Laura’s Law and Santa Barbara
A Look at the Quality of Mental Health Care
Two topics have arisen lately that are very disturbing to me as a mentally ill citizen. One is the specter of forced medication of human beings introduced by Laura’s Law. The other is the expansion of Alcohol, Drug and Mental Health Services (ADMHS).
Several recent tragedies have been attributed to allegedly mentally ill persons, leading to a discussion of forcing medical treatment onto people who may not be able to adequately defend themselves against this attack on their rights, freedom, and liberty as citizens. Some violent criminals may be mentally ill, but mental illness does not make a person a criminal. Committing a crime is a choice made by an individual, or are all criminals mentally ill?

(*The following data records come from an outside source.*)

`src/rtl/resp_array_record_parser_unit_assert.svh`:
```
// Assertion macros for the RESP array record parser.
// Takes no other file; included by modules that carry assertions.
`ifndef RESP_ARRAY_RECORD_PARSER_UNIT_ASSERT_SVH
`define RESP_ARRAY_RECORD_PARSER_UNIT_ASSERT_SVH

// Same-cycle implication, disabled during reset.
`define RARP_ASSERT_IMP(lbl, clk, rst, ante, cons, msg) \
   lbl: assert property (@(posedge clk) disable iff (rst) (ante) |-> (cons)) \
      else $error(msg);

// Next-cycle implication, disabled during reset.
`define RARP_ASSERT_NXT(lbl, clk, rst, ante, cons, msg) \
   lbl: assert property (@(posedge clk) disable iff (rst) (ante) |=> (cons)) \
      else $error(msg);

`endif

```
`src/rtl/rarp_pkg.sv`:
```
// Types and constants of the RESP array record parser.
// No dependencies; used by resp_array_record_parser_unit.
`timescale 1ns / 1ps
`default_nettype none

package rarp_pkg;

   // parse phases
   localparam logic [2:0] PH_STAR    = 3'd0;
   localparam logic [2:0] PH_CNT_DIG = 3'd1;
   localparam logic [2:0] PH_CNT_LF  = 3'd2;
   localparam logic [2:0] PH_DOLLAR  = 3'd3;
   localparam logic [2:0] PH_LEN_DIG = 3'd4;
   localparam logic [2:0] PH_LEN_LF  = 3'd5;
   localparam logic [2:0] PH_DATA    = 3'd6;
   localparam logic [2:0] PH_TRAIL   = 3'd7;

   // result status codes
   localparam logic [2:0] ST_FRAME = 3'd0;
   localparam logic [2:0] ST_DATA  = 3'd1;
   localparam logic [2:0] ST_DONE  = 3'd2;
   localparam logic [2:0] ST_BAD   = 3'd3;
   localparam logic [2:0] ST_CLEAN = 3'd4;
   localparam logic [2:0] ST_TAIL  = 3'd5;

   // input action codes
   localparam logic ACT_BYTE = 1'b0;
   localparam logic ACT_END  = 1'b1;

   // configuration register indexes
   localparam logic CSR_MAX_COUNT = 1'b0;
   localparam logic CSR_MAX_LEN   = 1'b1;

   localparam logic [19:0] MAX_COUNT_RST = 20'd1000000;
   localparam logic [32:0] MAX_LEN_RST   = 33'h1_0000_0000;
   localparam logic [33:0] ACC_MAX       = '1;

   localparam logic [7:0] CHR_STAR   = 8'h2A;
   localparam logic [7:0] CHR_DOLLAR = 8'h24;
   localparam logic [7:0] CHR_CR     = 8'h0D;
   localparam logic [7:0] CHR_LF     = 8'h0A;

   typedef struct packed {
      logic [2:0]  status;
      logic [7:0]  data_byte;
      logic [19:0] token_index;
      logic        token_last;
      logic [47:0] committed_bytes;
   } rsp_type;

endpackage

`default_nettype wire

```
`src/rtl/resp_array_record_parser_unit.sv`:
```
// RESP array record parser: classifies a byte stream of array records.
// Depends on rarp_pkg and resp_array_record_parser_unit_assert.svh.
// Each result beat is registered when its req beat is accepted, into the skid while rsp stalls.
// Throughput: one beat per cycle while the skid is empty; the parse state takes one pass per byte.
// A two-entry output stage (result register plus skid) keeps req_tready high while
// one result waits. Synchronous active-high reset restores the parse state and
// the register defaults at once; there is no clearing pass.
`timescale 1ns / 1ps
`default_nettype none

module resp_array_record_parser_unit #(
   parameter int OFFSET_BITS = 48
) (
   input  wire logic        clock,
   input  wire logic        reset,
   // configuration writes
   input  wire logic        csr_we,
   input  wire logic        csr_addr,
   input  wire logic [32:0] csr_wdata,
   // input stream
   input  wire logic        req_tvalid,
   output logic             req_tready,
   input  wire logic [7:0]  req_tdata,   // [7:0] in_byte
   input  wire logic        req_tuser,   // [0] action
   // result stream
   output logic             rsp_tvalid,
   input  wire logic        rsp_tready,
   output logic [79:0]      rsp_tdata,   // [7:0] data_byte, [27:8] token_index,
                                         // [75:28] committed_bytes, [79:76] zero
   output logic [2:0]       rsp_tuser,   // [2:0] status
   output logic             rsp_tlast    // token_last
);

   // configuration registers
   logic [19:0] max_count_ff;
   logic [32:0] max_len_ff;

   // parse state
   logic [2:0]             phase_ff,       phase_in;
   logic [33:0]            acc_ff,         acc_in;
   logic                   seen_ff,        seen_in;
   logic [19:0]            tokens_left_ff, tokens_left_in;
   logic [19:0]            token_pos_ff,   token_pos_in;
   logic [32:0]            bytes_left_ff,  bytes_left_in;
   logic [OFFSET_BITS-1:0] offset_ff,      offset_in;
   logic [OFFSET_BITS-1:0] committed_ff,   committed_in;
   logic                   error_ff,       error_in;

   // output stage
   rarp_pkg::rsp_type res_in;
   rarp_pkg::rsp_type out_ff;
   rarp_pkg::rsp_type skid_ff;
   logic              out_valid_ff;
   logic              skid_valid_ff;

   logic accept;
   logic take_out;

   // working values of the byte step
   logic [7:0]             in_byte;
   logic                   is_digit;
   logic [37:0]            acc_mul;
   logic [33:0]            acc_next;
   logic [19:0]            tokens_dec;
   logic                   bad;

   assign in_byte    = req_tdata;
   assign req_tready = ~skid_valid_ff;
   assign accept     = req_tvalid & req_tready;
   assign take_out   = out_valid_ff & rsp_tready;

   // decimal accumulate: acc * 10 + digit, saturating at all ones
   assign is_digit = (in_byte inside {[8'h30:8'h39]});
   assign acc_mul  = {1'b0, acc_ff, 3'b000} + {3'b000, acc_ff, 1'b0}
                     + {34'd0, in_byte[3:0]};
   assign acc_next = (acc_mul[37:34] != 4'd0) ? rarp_pkg::ACC_MAX : acc_mul[33:0];

   assign tokens_dec = (tokens_left_ff == 20'd0) ? 20'd0 : tokens_left_ff - 20'd1;

   // single-pass byte step
   always_comb begin
      phase_in       = phase_ff;
      acc_in         = acc_ff;
      seen_in        = seen_ff;
      tokens_left_in = tokens_left_ff;
      token_pos_in   = token_pos_ff;
      bytes_left_in  = bytes_left_ff;
      offset_in      = offset_ff;
      committed_in   = committed_ff;
      error_in       = error_ff;
      bad            = 1'b0;

      res_in.status      = rarp_pkg::ST_FRAME;
      res_in.data_byte   = 8'd0;
      res_in.token_index = token_pos_ff;
      res_in.token_last  = 1'b0;

      if (error_ff) begin
         res_in.status = rarp_pkg::ST_BAD;
      end else if (req_tuser == rarp_pkg::ACT_END) begin
         // report only; the parse carries on afterwards
         res_in.status = (phase_ff == rarp_pkg::PH_STAR) ? rarp_pkg::ST_CLEAN
                                                         : rarp_pkg::ST_TAIL;
      end else begin
         case (phase_ff)
            rarp_pkg::PH_STAR: begin
               if (in_byte == rarp_pkg::CHR_STAR) begin
                  token_pos_in       = 20'd0;
                  res_in.token_index = 20'd0;
                  acc_in             = 34'd0;
                  seen_in            = 1'b0;
                  phase_in           = rarp_pkg::PH_CNT_DIG;
               end else begin
                  bad = 1'b1;
               end
            end
            rarp_pkg::PH_CNT_DIG, rarp_pkg::PH_LEN_DIG: begin
               if (in_byte == rarp_pkg::CHR_CR) begin
                  phase_in = (phase_ff == rarp_pkg::PH_CNT_DIG) ? rarp_pkg::PH_CNT_LF
                                                                : rarp_pkg::PH_LEN_LF;
               end else if (is_digit) begin
                  seen_in = 1'b1;
                  acc_in  = acc_next;
               end else begin
                  bad = 1'b1;
               end
            end
            rarp_pkg::PH_CNT_LF: begin
               if (in_byte != rarp_pkg::CHR_LF || !seen_ff || acc_ff == 34'd0
                   || acc_ff > {14'd0, max_count_ff}) begin
                  bad = 1'b1;
               end else begin
                  tokens_left_in = acc_ff[19:0];
                  token_pos_in   = 20'd0;
                  phase_in       = rarp_pkg::PH_DOLLAR;
               end
            end
            rarp_pkg::PH_DOLLAR: begin
               if (in_byte == rarp_pkg::CHR_DOLLAR) begin
                  acc_in   = 34'd0;
                  seen_in  = 1'b0;
                  phase_in = rarp_pkg::PH_LEN_DIG;
               end else begin
                  bad = 1'b1;
               end
            end
            rarp_pkg::PH_LEN_LF: begin
               if (in_byte != rarp_pkg::CHR_LF || !seen_ff
                   || acc_ff > {1'b0, max_len_ff}) begin
                  bad = 1'b1;
               end else if (acc_ff == 34'd0) begin
                  // empty token: go straight to the trailer
                  bytes_left_in = 33'd2;
                  phase_in      = rarp_pkg::PH_TRAIL;
               end else begin
                  bytes_left_in = acc_ff[32:0];
                  phase_in      = rarp_pkg::PH_DATA;
               end
            end
            rarp_pkg::PH_DATA: begin
               res_in.status    = rarp_pkg::ST_DATA;
               res_in.data_byte = in_byte;
               if (bytes_left_ff <= 33'd1) begin
                  res_in.token_last = 1'b1;
                  bytes_left_in     = 33'd2;
                  phase_in          = rarp_pkg::PH_TRAIL;
               end else begin
                  bytes_left_in = bytes_left_ff - 33'd1;
               end
            end
            rarp_pkg::PH_TRAIL: begin
               // trailer bytes pass unchecked
               if (bytes_left_ff > 33'd1) begin
                  bytes_left_in = bytes_left_ff - 33'd1;
               end else begin
                  bytes_left_in  = 33'd0;
                  tokens_left_in = tokens_dec;
                  if (tokens_dec == 20'd0) begin
                     res_in.status = rarp_pkg::ST_DONE;
                     committed_in  = offset_ff + 1'b1;
                     phase_in      = rarp_pkg::PH_STAR;
                  end else begin
                     token_pos_in = token_pos_ff + 20'd1;
                     phase_in     = rarp_pkg::PH_DOLLAR;
                  end
               end
            end
            default: begin
               bad = 1'b1;
            end
         endcase

         if (bad) begin
            // sticky: hold the offset from here on
            error_in      = 1'b1;
            res_in.status = rarp_pkg::ST_BAD;
         end else begin
            offset_in = offset_ff + 1'b1;
         end
      end

      // committed offset on the fixed 48-bit result field: zero-extend or truncate
      res_in.committed_bytes = 48'(committed_in);
   end

   // configuration registers
   always_ff @(posedge clock) begin
      if (reset) begin
         max_count_ff <= rarp_pkg::MAX_COUNT_RST;
         max_len_ff   <= rarp_pkg::MAX_LEN_RST;
      end else if (csr_we) begin
         case (csr_addr)
            rarp_pkg::CSR_MAX_COUNT: max_count_ff <= csr_wdata[19:0];
            rarp_pkg::CSR_MAX_LEN:   max_len_ff   <= csr_wdata;
            default: ;
         endcase
      end
   end

   // parse state: advance on every accepted beat
   always_ff @(posedge clock) begin
      if (reset) begin
         phase_ff       <= rarp_pkg::PH_STAR;
         acc_ff         <= '0;
         seen_ff        <= 1'b0;
         tokens_left_ff <= '0;
         token_pos_ff   <= '0;
         bytes_left_ff  <= '0;
         offset_ff      <= '0;
         committed_ff   <= '0;
         error_ff       <= 1'b0;
      end else if (accept) begin
         phase_ff       <= phase_in;
         acc_ff         <= acc_in;
         seen_ff        <= seen_in;
         tokens_left_ff <= tokens_left_in;
         token_pos_ff   <= token_pos_in;
         bytes_left_ff  <= bytes_left_in;
         offset_ff      <= offset_in;
         committed_ff   <= committed_in;
         error_ff       <= error_in;
      end
   end

   // output stage valid flags
   always_ff @(posedge clock) begin
      if (reset) begin
         out_valid_ff  <= 1'b0;
         skid_valid_ff <= 1'b0;
      end else if (skid_valid_ff && take_out) begin
         skid_valid_ff <= 1'b0;
      end else if (accept && (!out_valid_ff || take_out)) begin
         out_valid_ff <= 1'b1;
      end else if (accept) begin
         skid_valid_ff <= 1'b1;
      end else if (take_out) begin
         out_valid_ff <= 1'b0;
      end
   end

   // output stage payload
   always_ff @(posedge clock) begin
      if (skid_valid_ff && take_out) begin
         out_ff <= skid_ff;
      end else if (accept && (!out_valid_ff || take_out)) begin
         out_ff <= res_in;
      end else if (accept) begin
         skid_ff <= res_in;
      end
   end

   assign rsp_tvalid = out_valid_ff;
   assign rsp_tuser  = out_ff.status;
   assign rsp_tlast  = out_ff.token_last;
   assign rsp_tdata  = {4'd0, out_ff.committed_bytes, out_ff.token_index, out_ff.data_byte};

`include "resp_array_record_parser_unit_assert.svh"

   `RARP_ASSERT_IMP(a_skid_behind_out, clock, reset,
                    skid_valid_ff, out_valid_ff,
                    "skid full while result register empty")
   `RARP_ASSERT_NXT(a_error_sticky, clock, reset,
                    error_ff, error_ff,
                    "malformed state cleared")
   `RARP_ASSERT_NXT(a_offset_frozen, clock, reset,
                    error_ff, $stable(offset_ff),
                    "offset moved after malformed")
   `RARP_ASSERT_IMP(a_data_len_nonzero, clock, reset,
                    phase_ff == rarp_pkg::PH_DATA, bytes_left_ff != 33'd0,
                    "data phase with no bytes left")
   `RARP_ASSERT_IMP(a_trail_count, clock, reset,
                    phase_ff == rarp_pkg::PH_TRAIL,
                    bytes_left_ff == 33'd1 || bytes_left_ff == 33'd2,
                    "trailer count out of range")

endmodule

`default_nettype wire

```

Are the mentally ill not capable of making decisions? Laura’s Law would be a tragic precedent. How much more of our freedoms and human rights must be eroded in the name of security? The world can be a dangerous, scary place. After 9/11 happened, the paranoid, hysterical, delusional response that followed did not erase the event. How many freedoms do we relinquish? How many people do we imprison or medicate into oblivion? How many wars do we fight? Is Homeland Security simply a manifestation of a national obsessive paranoia and the delusion that we can make the United States a safe place? Is our country mentally ill and in need of a heavy dose of Ketamine? Certainly things we have done show us to be very dangerous. No to Laura’s Law.
How then do we care for the mentally ill in Santa Barbara? A plethora of psychiatrists are available in the area if you can afford to pay six or eight hundred dollars an hour and are not too sick; you will be fine. If you do not have the money, you are in for a world of pain. A few good, altruistic people will help you, but you probably will not be able to find them. Many of us end up at Alcohol, Drug and Mental Health Services.
Why people who choose to drink or do drugs are lumped together with people who have illnesses makes no sense. But they are all treated the same. We are all under suspicion of trying to get drugs for fun. (No one requires the staff there to undergo drug screening.) We have very little input into our treatment options, as if we were too moronic to understand or make rational decisions. We are not permitted to meet with the team that decides options for treatment or services that affect our lives and health. The only real option we have there is to accept their recommendations or leave and receive no treatment; some even choose suicide. There is no dialogue.
This is very disturbing because ADMHS is soon to receive increased funding and is promising expanded services. If you make a broken thing bigger does it become unbroken? Last year, Santa Barbara Neighborhood Clinics was broken. To receive funding they had to get fixed. Since then the clinics have been reorganized and updated, and they have become excellent and efficient places to seek health care.
ADMHS needs to be fixed now before the new funding disappears into the maw of a draconian beast. Mentally ill people should not be treated as or alongside alcoholics and drug abusers. We should be included in discussions of our well-being and treatment as in any other type of health care. We should have the freedom to seek care outside of ADMHS without any penalties or loss of services. If mental health care were more accessible, compassionate, understanding, and humble, more people would seek care, and maybe tragedies would be avoided. Fix it now!